── EXERCISE MATERIAL

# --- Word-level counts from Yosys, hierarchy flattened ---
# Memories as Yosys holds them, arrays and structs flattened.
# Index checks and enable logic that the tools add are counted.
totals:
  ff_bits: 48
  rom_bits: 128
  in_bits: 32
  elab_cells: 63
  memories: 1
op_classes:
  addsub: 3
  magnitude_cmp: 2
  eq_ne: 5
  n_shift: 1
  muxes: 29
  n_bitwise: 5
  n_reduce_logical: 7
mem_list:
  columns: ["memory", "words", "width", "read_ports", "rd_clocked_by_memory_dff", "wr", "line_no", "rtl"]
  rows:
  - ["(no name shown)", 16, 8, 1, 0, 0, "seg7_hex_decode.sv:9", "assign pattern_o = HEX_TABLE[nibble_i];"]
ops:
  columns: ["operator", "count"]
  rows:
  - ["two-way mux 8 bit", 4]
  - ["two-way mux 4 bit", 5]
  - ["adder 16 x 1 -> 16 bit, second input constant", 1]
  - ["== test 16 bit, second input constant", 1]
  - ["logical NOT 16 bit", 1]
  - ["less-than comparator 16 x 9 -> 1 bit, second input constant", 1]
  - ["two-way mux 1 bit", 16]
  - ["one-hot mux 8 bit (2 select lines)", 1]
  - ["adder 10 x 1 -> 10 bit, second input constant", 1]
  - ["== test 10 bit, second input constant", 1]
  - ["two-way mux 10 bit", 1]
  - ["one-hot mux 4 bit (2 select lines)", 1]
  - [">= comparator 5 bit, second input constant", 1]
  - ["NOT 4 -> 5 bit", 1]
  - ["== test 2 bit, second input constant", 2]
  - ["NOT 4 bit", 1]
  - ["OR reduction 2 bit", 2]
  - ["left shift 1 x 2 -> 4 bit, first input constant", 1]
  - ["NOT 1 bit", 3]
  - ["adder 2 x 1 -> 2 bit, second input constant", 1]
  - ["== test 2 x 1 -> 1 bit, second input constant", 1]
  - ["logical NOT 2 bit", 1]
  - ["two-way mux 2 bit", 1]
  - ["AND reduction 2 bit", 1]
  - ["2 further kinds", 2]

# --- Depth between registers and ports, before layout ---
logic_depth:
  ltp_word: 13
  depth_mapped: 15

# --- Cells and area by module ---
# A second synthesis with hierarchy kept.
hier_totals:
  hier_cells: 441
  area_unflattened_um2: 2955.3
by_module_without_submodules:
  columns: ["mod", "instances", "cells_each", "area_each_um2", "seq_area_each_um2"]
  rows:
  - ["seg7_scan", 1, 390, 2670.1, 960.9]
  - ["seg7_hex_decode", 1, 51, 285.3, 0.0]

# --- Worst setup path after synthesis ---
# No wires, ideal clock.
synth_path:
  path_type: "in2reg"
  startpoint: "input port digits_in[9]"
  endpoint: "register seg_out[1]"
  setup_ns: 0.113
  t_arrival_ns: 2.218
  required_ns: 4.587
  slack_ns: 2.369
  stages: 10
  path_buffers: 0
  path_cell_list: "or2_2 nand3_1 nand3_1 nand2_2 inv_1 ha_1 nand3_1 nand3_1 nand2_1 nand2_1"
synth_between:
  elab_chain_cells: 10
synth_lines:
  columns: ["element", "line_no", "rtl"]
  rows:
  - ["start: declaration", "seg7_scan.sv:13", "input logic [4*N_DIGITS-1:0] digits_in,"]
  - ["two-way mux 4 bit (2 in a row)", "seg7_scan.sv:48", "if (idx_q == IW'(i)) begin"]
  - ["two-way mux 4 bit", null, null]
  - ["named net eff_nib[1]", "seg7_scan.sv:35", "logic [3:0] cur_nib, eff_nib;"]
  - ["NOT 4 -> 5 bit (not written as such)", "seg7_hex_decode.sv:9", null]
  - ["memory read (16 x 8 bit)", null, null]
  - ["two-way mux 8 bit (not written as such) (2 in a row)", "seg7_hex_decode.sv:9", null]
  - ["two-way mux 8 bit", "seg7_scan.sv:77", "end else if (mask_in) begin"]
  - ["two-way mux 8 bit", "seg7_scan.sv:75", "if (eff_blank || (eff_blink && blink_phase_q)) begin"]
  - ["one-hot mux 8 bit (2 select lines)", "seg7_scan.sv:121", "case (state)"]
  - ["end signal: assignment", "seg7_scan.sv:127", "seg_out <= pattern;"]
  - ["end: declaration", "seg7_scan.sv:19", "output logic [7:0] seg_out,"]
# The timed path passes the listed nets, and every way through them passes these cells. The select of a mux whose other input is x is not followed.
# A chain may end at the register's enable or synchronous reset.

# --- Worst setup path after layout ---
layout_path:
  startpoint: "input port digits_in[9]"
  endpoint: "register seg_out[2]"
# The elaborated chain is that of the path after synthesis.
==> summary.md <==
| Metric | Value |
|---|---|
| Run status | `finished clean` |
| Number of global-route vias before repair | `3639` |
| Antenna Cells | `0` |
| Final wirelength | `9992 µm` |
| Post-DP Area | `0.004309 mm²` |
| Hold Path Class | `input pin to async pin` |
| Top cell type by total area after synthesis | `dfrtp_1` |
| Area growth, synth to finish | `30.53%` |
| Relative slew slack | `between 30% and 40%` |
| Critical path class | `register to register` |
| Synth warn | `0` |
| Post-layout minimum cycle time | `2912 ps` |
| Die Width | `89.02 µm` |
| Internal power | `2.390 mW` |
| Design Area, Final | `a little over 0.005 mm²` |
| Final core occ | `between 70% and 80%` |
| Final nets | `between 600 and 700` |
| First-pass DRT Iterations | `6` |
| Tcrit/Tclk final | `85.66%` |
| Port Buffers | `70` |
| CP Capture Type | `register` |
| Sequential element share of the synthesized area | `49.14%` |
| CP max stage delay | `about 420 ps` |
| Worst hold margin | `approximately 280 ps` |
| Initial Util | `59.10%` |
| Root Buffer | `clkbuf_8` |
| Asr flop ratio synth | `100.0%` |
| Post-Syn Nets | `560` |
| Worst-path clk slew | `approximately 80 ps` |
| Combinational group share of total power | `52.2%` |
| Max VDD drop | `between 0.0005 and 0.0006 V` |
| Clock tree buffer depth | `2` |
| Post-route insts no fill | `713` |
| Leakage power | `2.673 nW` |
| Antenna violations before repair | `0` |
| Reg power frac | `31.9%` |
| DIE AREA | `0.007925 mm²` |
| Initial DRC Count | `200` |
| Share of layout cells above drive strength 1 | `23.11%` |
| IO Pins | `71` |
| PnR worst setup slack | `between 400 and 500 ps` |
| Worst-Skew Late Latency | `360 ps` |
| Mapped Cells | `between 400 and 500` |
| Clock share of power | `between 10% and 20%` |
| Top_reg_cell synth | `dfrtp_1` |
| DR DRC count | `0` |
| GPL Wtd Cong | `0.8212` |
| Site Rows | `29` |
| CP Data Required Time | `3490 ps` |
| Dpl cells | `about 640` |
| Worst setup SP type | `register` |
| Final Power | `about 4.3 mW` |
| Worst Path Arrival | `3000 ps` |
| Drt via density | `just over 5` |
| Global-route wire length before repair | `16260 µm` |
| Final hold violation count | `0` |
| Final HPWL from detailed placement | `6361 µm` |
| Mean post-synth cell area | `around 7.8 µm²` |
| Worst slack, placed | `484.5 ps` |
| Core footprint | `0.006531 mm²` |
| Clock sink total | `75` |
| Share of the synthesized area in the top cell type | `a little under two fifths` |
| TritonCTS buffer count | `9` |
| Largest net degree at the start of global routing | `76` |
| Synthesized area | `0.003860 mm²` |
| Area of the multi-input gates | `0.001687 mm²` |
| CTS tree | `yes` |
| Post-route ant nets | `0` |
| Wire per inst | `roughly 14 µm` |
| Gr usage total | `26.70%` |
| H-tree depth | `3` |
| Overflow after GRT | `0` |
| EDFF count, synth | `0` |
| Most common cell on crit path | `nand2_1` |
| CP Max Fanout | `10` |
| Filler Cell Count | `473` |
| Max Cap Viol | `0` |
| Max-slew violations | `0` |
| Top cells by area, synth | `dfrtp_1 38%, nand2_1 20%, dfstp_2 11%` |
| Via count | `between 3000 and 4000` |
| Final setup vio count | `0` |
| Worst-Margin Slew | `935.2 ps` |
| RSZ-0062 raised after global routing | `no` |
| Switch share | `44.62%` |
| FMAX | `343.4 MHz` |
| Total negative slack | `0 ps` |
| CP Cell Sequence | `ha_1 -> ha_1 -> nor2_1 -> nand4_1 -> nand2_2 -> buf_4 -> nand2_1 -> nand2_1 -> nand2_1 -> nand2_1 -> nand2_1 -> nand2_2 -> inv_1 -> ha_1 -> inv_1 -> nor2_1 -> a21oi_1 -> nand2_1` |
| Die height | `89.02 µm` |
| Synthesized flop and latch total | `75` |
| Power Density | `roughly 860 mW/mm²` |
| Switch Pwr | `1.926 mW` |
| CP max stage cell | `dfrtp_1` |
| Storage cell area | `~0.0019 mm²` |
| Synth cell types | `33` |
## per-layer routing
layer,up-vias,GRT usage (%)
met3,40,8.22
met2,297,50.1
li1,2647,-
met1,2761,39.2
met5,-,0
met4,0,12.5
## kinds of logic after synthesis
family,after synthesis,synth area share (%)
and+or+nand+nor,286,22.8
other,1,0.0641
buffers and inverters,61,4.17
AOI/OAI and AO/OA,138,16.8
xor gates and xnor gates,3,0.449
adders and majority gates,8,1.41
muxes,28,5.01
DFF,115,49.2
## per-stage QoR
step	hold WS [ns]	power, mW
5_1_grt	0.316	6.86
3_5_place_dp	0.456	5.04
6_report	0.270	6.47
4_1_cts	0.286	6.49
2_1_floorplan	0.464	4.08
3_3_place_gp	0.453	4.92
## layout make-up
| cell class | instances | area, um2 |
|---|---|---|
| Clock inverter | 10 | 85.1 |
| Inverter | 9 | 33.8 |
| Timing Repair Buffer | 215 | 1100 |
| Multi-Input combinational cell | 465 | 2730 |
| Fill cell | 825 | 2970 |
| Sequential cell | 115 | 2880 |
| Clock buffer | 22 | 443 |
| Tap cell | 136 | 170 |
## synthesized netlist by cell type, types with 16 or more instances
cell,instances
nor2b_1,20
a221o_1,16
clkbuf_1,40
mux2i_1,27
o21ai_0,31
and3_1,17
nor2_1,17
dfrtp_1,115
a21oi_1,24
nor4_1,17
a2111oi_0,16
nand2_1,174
### src/rtl/acc_s.sv
// acc_s: saturating signed block accumulator.
//   Sums LEN consecutive signed samples per block. Each addition saturates
//   to the WIDTH-bit signed range. Sticky per-block overflow/underflow flags
//   are returned with the block sum over a valid/ready handshake.
// Ports:
//   clk       - clock, all state updates on rising edge
//   rst       - synchronous active-high reset
//   clr       - synchronous abandon of the partial block
//   in_valid  - in_data valid
//   in_ready  - a sample is accepted this cycle when in_valid is also high
//   in_data   - signed sample (WIDTH bits)
//   out_valid - block result valid
//   out_ready - consumer accepts result
//   out_sum   - signed saturated block sum (WIDTH bits)
//   out_of    - some step of the block saturated positive
//   out_uf    - some step of the block saturated negative
module acc_s #(
    parameter int WIDTH = 4,
    parameter int LEN   = 4
) (
    input  logic             clk,
    input  logic             rst,
    input  logic             clr,
    input  logic             in_valid,
    output logic             in_ready,
    input  logic [WIDTH-1:0] in_data,
    output logic             out_valid,
    input  logic             out_ready,
    output logic [WIDTH-1:0] out_sum,
    output logic             out_of,
    output logic             out_uf
);

    localparam int CW = (LEN > 1) ? $clog2(LEN) : 1;
    localparam logic [CW-1:0] LAST = CW'(LEN - 1);

    typedef enum logic {ACC, HOLD} state_t;

    state_t           r_state;
    logic [WIDTH-1:0] r_acc;
    logic [CW-1:0]    r_cnt;
    logic             r_of;
    logic             r_uf;
    logic             r_valid;
    logic [WIDTH-1:0] r_sum;
    logic             r_oof;
    logic             r_ouf;

    logic             w_accept;
    logic [WIDTH:0]   w_s;
    logic             w_pos;
    logic             w_neg;
    logic [WIDTH-1:0] w_step;
    logic             w_of;
    logic             w_uf;

    assign in_ready = !rst && !clr && (r_state == ACC || out_ready);
    assign w_accept = in_valid && in_ready;

    // One extra bit of headroom: the two top bits disagree exactly when the
    // true sum leaves the WIDTH-bit signed range.
    assign w_s   = {r_acc[WIDTH-1], r_acc} + {in_data[WIDTH-1], in_data};
    assign w_pos = !w_s[WIDTH] &&  w_s[WIDTH-1];
    assign w_neg =  w_s[WIDTH] && !w_s[WIDTH-1];
    assign w_of  = r_of | w_pos;
    assign w_uf  = r_uf | w_neg;

    always_comb begin
        w_step = w_s[WIDTH-1:0];
        if (w_pos)
            w_step = {1'b0, {(WIDTH-1){1'b1}}};
        else if (w_neg)
            w_step = {1'b1, {(WIDTH-1){1'b0}}};
    end

    always_ff @(posedge clk) begin
        if (rst) begin
            r_state <= ACC;
            r_acc   <= '0;
            r_cnt   <= '0;
            r_of    <= 1'b0;
            r_uf    <= 1'b0;
            r_valid <= 1'b0;
            r_sum   <= '0;
            r_oof   <= 1'b0;
            r_ouf   <= 1'b0;
        end else begin
            // Result consumed; a completing accept below overrides this.
            if (r_state == HOLD && out_ready) begin
                r_state <= ACC;
                r_valid <= 1'b0;
            end
            if (clr) begin
                r_acc <= '0;
                r_cnt <= '0;
                r_of  <= 1'b0;
                r_uf  <= 1'b0;
            end else if (w_accept) begin
                if (r_cnt == LAST) begin
                    r_sum   <= w_step;
                    r_oof   <= w_of;
                    r_ouf   <= w_uf;
                    r_valid <= 1'b1;
                    r_state <= HOLD;
                    r_acc   <= '0;
                    r_cnt   <= '0;
                    r_of    <= 1'b0;
                    r_uf    <= 1'b0;
                end else begin
                    r_acc <= w_step;
                    r_cnt <= r_cnt + CW'(1);
                    r_of  <= w_of;
                    r_uf  <= w_uf;
                end
            end
        end
    end

    assign out_valid = r_valid;
    assign out_sum   = r_sum;
    assign out_of    = r_oof;
    assign out_uf    = r_ouf;

endmodule

### config.mk
export PLATFORM = sky130hd
export DESIGN_NAME = acc_s
export DESIGN_NICKNAME = d
export VERILOG_FILES = /design/src/rtl/acc_s.sv
export SDC_FILE = /design/constraint.sdc
export NUM_CORES = 1
export LEC_CHECK = 0
export CORE_UTILIZATION = 33
export CTS_BUF_LIST = sky130_fd_sc_hd__clkbuf_8
export DETAILED_ROUTE_END_ITERATION = 8
export DONT_BUFFER_PORTS = 1
export RECOVER_POWER = 25
export SYNTH_ARGS = -nofsm -noshare
export SYNTH_HDL_FRONTEND = slang
export SYNTH_SLANG_ARGS = --single-unit
### constraint.sdc
create_clock -name clk -period 2.21 [get_ports clk]
set_input_delay 0.5525 -clock clk [delete_from_list [all_inputs] [get_ports clk]]
set_output_delay 0.5525 -clock clk [all_outputs]
set_load 0.01 [all_outputs]
# After elaboration in Yosys (flattened, before gate mapping)

Index checks and enable logic that the tools add are counted.

$add $sub $neg: 2
Multipliers: 0
Divide/modulo/power cells: 0
Order comparisons: 0
Eq/ne operators: 1
Shift operators: 0
Mux-type cells: 14
Bitwise logic cells: 4
Reductions and logical operators: 13

Operator list:

| cell                  | number |
|---|---|
| $mux W4               | 3 |
| $mux W1               | 10 |
| $logic_and A1 B1 Y1   | 6 |
| $add A4 B4 Y5         | 1 |
| $logic_not A1 Y1      | 4 |
| $reduce_and A3 Y1     | 1 |
| $add A2 B1 Y2 const B | 1 |
| $eq A2 B2 Y1 const B  | 1 |
| $mux W2               | 1 |
| $not A1 Y1            | 2 |
| $or A1 B1 Y1          | 2 |
| $reduce_or A2 Y1      | 1 |
| $logic_or A1 B1 Y1    | 1 |

Register bits after elaboration: 16
Latch bits: 0
Memory bits (writable): 0
Bits in read-only memories: 0
Bits of input ports: 9
Output and inout port bits: 8
Logic and storage cells: 43
Memories kept: 0

# Depth between registers and ports, before layout

Word-level depth: 6
Mapped depth: 6

# Least setup slack after synthesis

Ideal clock, no wire load.

Path type: input port to flip-flop
From: in in_data[0]
To: reg r_sum[2], in the netlist out_sum[2]
Library setup time: 0.095 ns
Arrival: 2.110 ns
Required time: 2.115 ns
Slack: 0.005 ns
Stages on the path: 5
Buffers on the path: 0
Path through: ha_1 -> fa_1 -> maj3_1 -> o311a_1 -> a221oi_1

Cells in the longest elaborated chain, start to end: 5
Elaborated cells between the ends (all ways): 7

RTL lines:

| item                 | line | text |
|---|---|---|
| start, declared      | 26   | `input logic [WIDTH-1:0] in_data,` |
| $add A4 B4 Y5 *      | 62   | `assign w_s = {r_acc[WIDTH-1], r_acc} + {in_data[WIDTH-1], in_data};` |
| $logic_not A1 Y1     | 64   | `assign w_neg = w_s[WIDTH] && !w_s[WIDTH-1];` |
| $logic_and A1 B1 Y1  | 64   |  |
| $mux W4              | 72   | `else if (w_neg)` |
| $mux W4 *            | 70   | `if (w_pos)` |
| end signal, assigned | 100  | `r_sum <= w_step;` |
| end, declared        | 45   | `logic [WIDTH-1:0] r_sum;` |

Mark *: on every way between the ends. The rest lies on a longest branch, timed or not.
A chain may end at the register's enable or synchronous reset.

# Final worst setup path

From: reg r_acc[1]
To: reg r_sum[0], in the netlist out_sum[0]

Cells in the longest elaborated chain, start to end: 5
Elaborated cells between the ends (all ways): 7

RTL lines:

| item                   | line | text |
|---|---|---|
| start, declared        | 40   | `logic [WIDTH-1:0] r_acc;` |
| start signal, assigned | 110  | `r_acc <= w_step;` |
| $add A4 B4 Y5 *        | 62   |  |
| $logic_not A1 Y1       | 64   |  |
| $logic_and A1 B1 Y1    | 64   |  |
| $mux W4                | 72   |  |
| $mux W4 *              | 70   |  |

Marks and branches as above.

==> flow_summary_export.csv <==
group,metric,value,unit
power_and_ir_drop,seqPwrFrac,46.9,%
critical_path,slowest_stage,"a2111oi_0",
die,die_area,3090,um^2
timing,rsz0062_at_grt,"false",
clocking,cts_hold_buf,0,
die,ios,17,
clocking,cts_tree,"done",
yosys,synth.avg_cell_area,8.78,um^2
global_routing,grt_max_degree,11,
yosys,synth-async-reset-ratio,0,%
yosys,synth_commonest_cells,"dfxtp_1 (16), a21oi_1 (9), inv_1 (8), nand2_1 (8), nor2_1 (7)",
yosys,synth_area_leaders,"dfxtp_1 (34%), ha_1 (6.6%), a21oi_1 (4.7%)",
critical_path,worstPathRequired,2.34,ns
power_and_ir_drop,p_int,0.484,mW
place,dp_hpwl,1.57,mm
final_layout,finalNonFillerCells,143,
clocking,numCtsBuffers,3,
status,status,"finished clean",
yosys,synth_top_cell_by_area,"dfxtp_1",
final_layout,drive_above_1_share,14.3,%
place,dpl_cell_area,990,um^2
yosys,synth_warnings,0,
final_layout,fin_nets,128,
critical_path,cp_data_arrival_time,2.09,ns
timing,fin_skew,0.00155,ns
hold_path,hold_path_class,"input pin to flip-flop",
timing,slew_headroom,64.9,%
yosys,synth_most_common_cell,"dfxtp_1",
global_routing,grt_pass1_vias,750,
yosys,synth_area,948,um^2
timing,slew_violations,0,
timing,fin_crit,1.96,ns
die,die_h,55.6,um
timing,tightest_slew,0.513,ns
timing,setup-violations-final,0,
final_layout,syn_to_final_growth,9.76,%
place,placedCellCount,139,
detailed_routing,drt-pass1-iter-count,4,
critical_path,cp_num_buf_inv,0,
die,fp.dieW,55.6,um
job,maxCapViolations,0,
place,dp_slack,0.0137,ns
final_layout,diodes,0,
clocking,clockRootBuffer,"clkbuf_8",
detailed_routing,drtIter0Drc,8,
die,rows,19,
power_and_ir_drop,p_clk_share,41.1,%
critical_path,crit_chain,"ha_1 > a21o_1 > a2111oi_0 > or2_0 > o31ai_1",
timing,final_hold_viol_count,0,
detailed_routing,num_vias,799,
power_and_ir_drop,irDropWorstVdd,0.000557,V
yosys,ys_seq_area_share,33.8,%
yosys,yosysTopAreaCellShare,33.8,%
power_and_ir_drop,p_switching,0.145,mW
detailed_routing,drtAntennaViolNets,0,
final_layout,stdcell_area,1040,um^2
detailed_routing,post_drt_wl_per_cell,13.8,um
die,start_util,34.7,%
critical_path,worstPathMaxFanout,5,
clocking,htreeDepth,1,
yosys,synthCells,108,
power_and_ir_drop,combPwrFrac,12.0,%
clocking,cts.sinks,16,
clocking,cts_resized,0,
yosys,ys_types,44,
place,port_buffers,0,
critical_path,worst_setup_path_end_kind,"flip-flop",
clocking,post_cts_buffers,0,
yosys,synth_fp_nets,123,
die,core,2730,um^2
global_routing,overflow,0,
power_and_ir_drop,p_sw_share,23.1,%
yosys,synth_edf_count,0,
global_routing,grt_pass1_wl,3.26,mm
power_and_ir_drop,p_per_area,604,nW/um^2
timing,finalCritPeriodShare,88.9,%
critical_path,worst_setup_path_start_kind,"flip-flop",
clocking,clk_path_buf_depth,2,
critical_path,criticalPathCategory,"flip-flop to flip-flop",
power_and_ir_drop,p_leak,0.416,nW
clocking,worstSkewPairLatency,0.25,ns
global_routing,antenna_found_initial,0,
detailed_routing,drcViolationCount,0,
yosys,ys_ff_latch,16,
timing,setup_slack,0.246,ns
place,routabilityCongestion,0.812,
critical_path,cpPeakStageDelay,0.53,ns
power_and_ir_drop,finalPower,0.629,mW
global_routing,track_usage,14.0,%
timing,finalSetupTns,0,ns
detailed_routing,routed_via_density,5.59,
timing,fmax,0.509,GHz
critical_path,path_delay_family,"compound AO/OA/AOI/OAI gates",
clocking,clk_pin_slew,0.06,ns
yosys,ys.flop_type,"dfxtp_1",
timing,hold_ws,0.361,ns
final_layout,final_util,38.1,%
detailed_routing,wl,1.97,mm
final_layout,nFillCells,283,
==> registers in the layout, summed over array words and instances, names as in the netlist <==
register,cells
out_of,1
r_uf,1
r_of,1
out_sum,4
out_uf,1
r_state,1
r_cnt,2
r_acc,4
out_valid,1
==> layout by cell type, fill, tap and decap left out, types with 2 or more instances in the layout <==
cell	synthesis	routed
o31ai_1	5	5
buf_4	2	4
clkbuf_8	0	4
nor3_1	3	3
nor4_1	2	2
nand3b_1	2	2
o21ai_0	2	2
nor2_1	7	7
nand3_1	4	4
ha_1	5	5
nor2b_1	3	3
and2b_2	2	2
a221oi_1	2	2
nand2_1	8	8
dfxtp_1	16	16
a21oi_1	9	9
inv_1	8	8
==> power groups by stage <==
stage | clock network, mW | logic (mW) | registers, mW
final | 0.258 | 0.0756 | 0.295
after global routing | 0.284 | 0.0843 | 0.296
after CTS | 0.270 | 0.0767 | 0.295
after detailed placement | 0 | 0.0763 | 0.302
after global placement | 0 | 0.0734 | 0.302
after floorplan | 0 | 0.0651 | 0.301
==> per-layer routing <==
| metal | GRT usage (%) | routed length, um | part of all wire, % | vias up |
|---|---|---|---|---|
| met5 | 0 | 0 | 0 | - |
| met4 | 7.50 | 38 | 1.9 | 0 |
| met3 | 6.05 | 104 | 5.3 | 4 |
| met1 | 17.0 | 912 | 46 | 375 |
| li1 | - | - | - | 404 |
| met2 | 21.0 | 914 | 46 | 16 |
==> final cells by class <==
cell class / count / area, um^2 / area share [%]
clock buffers: 4 / 55.1 / 5.29
inverters: 8 / 30.0 / 2.88
multi-input cells: 79 / 563 / 54.1
flip-flops and latches: 16 / 320 / 30.8
well taps: 31 / 38.8 / 3.73
repair buffers: 5 / 33.8 / 3.25
==> final timing paths <==
kind	startpoint	end	slack (ns)	depth (start not counted)
hold / removal	rst	out_valid	0.36	1
setup reg to reg	r_acc[1]	out_sum[0]	0.25	5
hold reg to reg	r_uf	r_uf	0.45	2
setup / recovery	r_acc[1]	out_sum[0]	0.25	5
==> cells by family (layout without fill, tap and decap cells) <==
logic type               after synthesis  count (layout)  synth area share, %
flip-flops                            16              16                 33.8
AND/OR/NAND/NOR                       41              41                 24.4
buffers and inverters                 13              17                 6.86
adder cells (fa/ha/maj)                7               7                 9.76
multiplexers                           2               2                 2.24
AO/OA/AOI/OAI                         29              29                 23.0
Note: power is estimated with default switching activity, not from simulation.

────

* TASK DESCRIPTION
When you answer, output each line of the data exactly as given, from its first line up to and including the one with "51, 285.3, 0.0]".

* REPLY TO THE TASK
# --- Word-level counts from Yosys, hierarchy flattened ---
# Memories as Yosys holds them, arrays and structs flattened.
# Index checks and enable logic that the tools add are counted.
totals:
  ff_bits: 48
  rom_bits: 128
  in_bits: 32
  elab_cells: 63
  memories: 1
op_classes:
  addsub: 3
  magnitude_cmp: 2
  eq_ne: 5
  n_shift: 1
  muxes: 29
  n_bitwise: 5
  n_reduce_logical: 7
mem_list:
  columns: ["memory", "words", "width", "read_ports", "rd_clocked_by_memory_dff", "wr", "line_no", "rtl"]
  rows:
  - ["(no name shown)", 16, 8, 1, 0, 0, "seg7_hex_decode.sv:9", "assign pattern_o = HEX_TABLE[nibble_i];"]
ops:
  columns: ["operator", "count"]
  rows:
  - ["two-way mux 8 bit", 4]
  - ["two-way mux 4 bit", 5]
  - ["adder 16 x 1 -> 16 bit, second input constant", 1]
  - ["== test 16 bit, second input constant", 1]
  - ["logical NOT 16 bit", 1]
  - ["less-than comparator 16 x 9 -> 1 bit, second input constant", 1]
  - ["two-way mux 1 bit", 16]
  - ["one-hot mux 8 bit (2 select lines)", 1]
  - ["adder 10 x 1 -> 10 bit, second input constant", 1]
  - ["== test 10 bit, second input constant", 1]
  - ["two-way mux 10 bit", 1]
  - ["one-hot mux 4 bit (2 select lines)", 1]
  - [">= comparator 5 bit, second input constant", 1]
  - ["NOT 4 -> 5 bit", 1]
  - ["== test 2 bit, second input constant", 2]
  - ["NOT 4 bit", 1]
  - ["OR reduction 2 bit", 2]
  - ["left shift 1 x 2 -> 4 bit, first input constant", 1]
  - ["NOT 1 bit", 3]
  - ["adder 2 x 1 -> 2 bit, second input constant", 1]
  - ["== test 2 x 1 -> 1 bit, second input constant", 1]
  - ["logical NOT 2 bit", 1]
  - ["two-way mux 2 bit", 1]
  - ["AND reduction 2 bit", 1]
  - ["2 further kinds", 2]

# --- Depth between registers and ports, before layout ---
logic_depth:
  ltp_word: 13
  depth_mapped: 15

# --- Cells and area by module ---
# A second synthesis with hierarchy kept.
hier_totals:
  hier_cells: 441
  area_unflattened_um2: 2955.3
by_module_without_submodules:
  columns: ["mod", "instances", "cells_each", "area_each_um2", "seq_area_each_um2"]
  rows:
  - ["seg7_scan", 1, 390, 2670.1, 960.9]
  - ["seg7_hex_decode", 1, 51, 285.3, 0.0]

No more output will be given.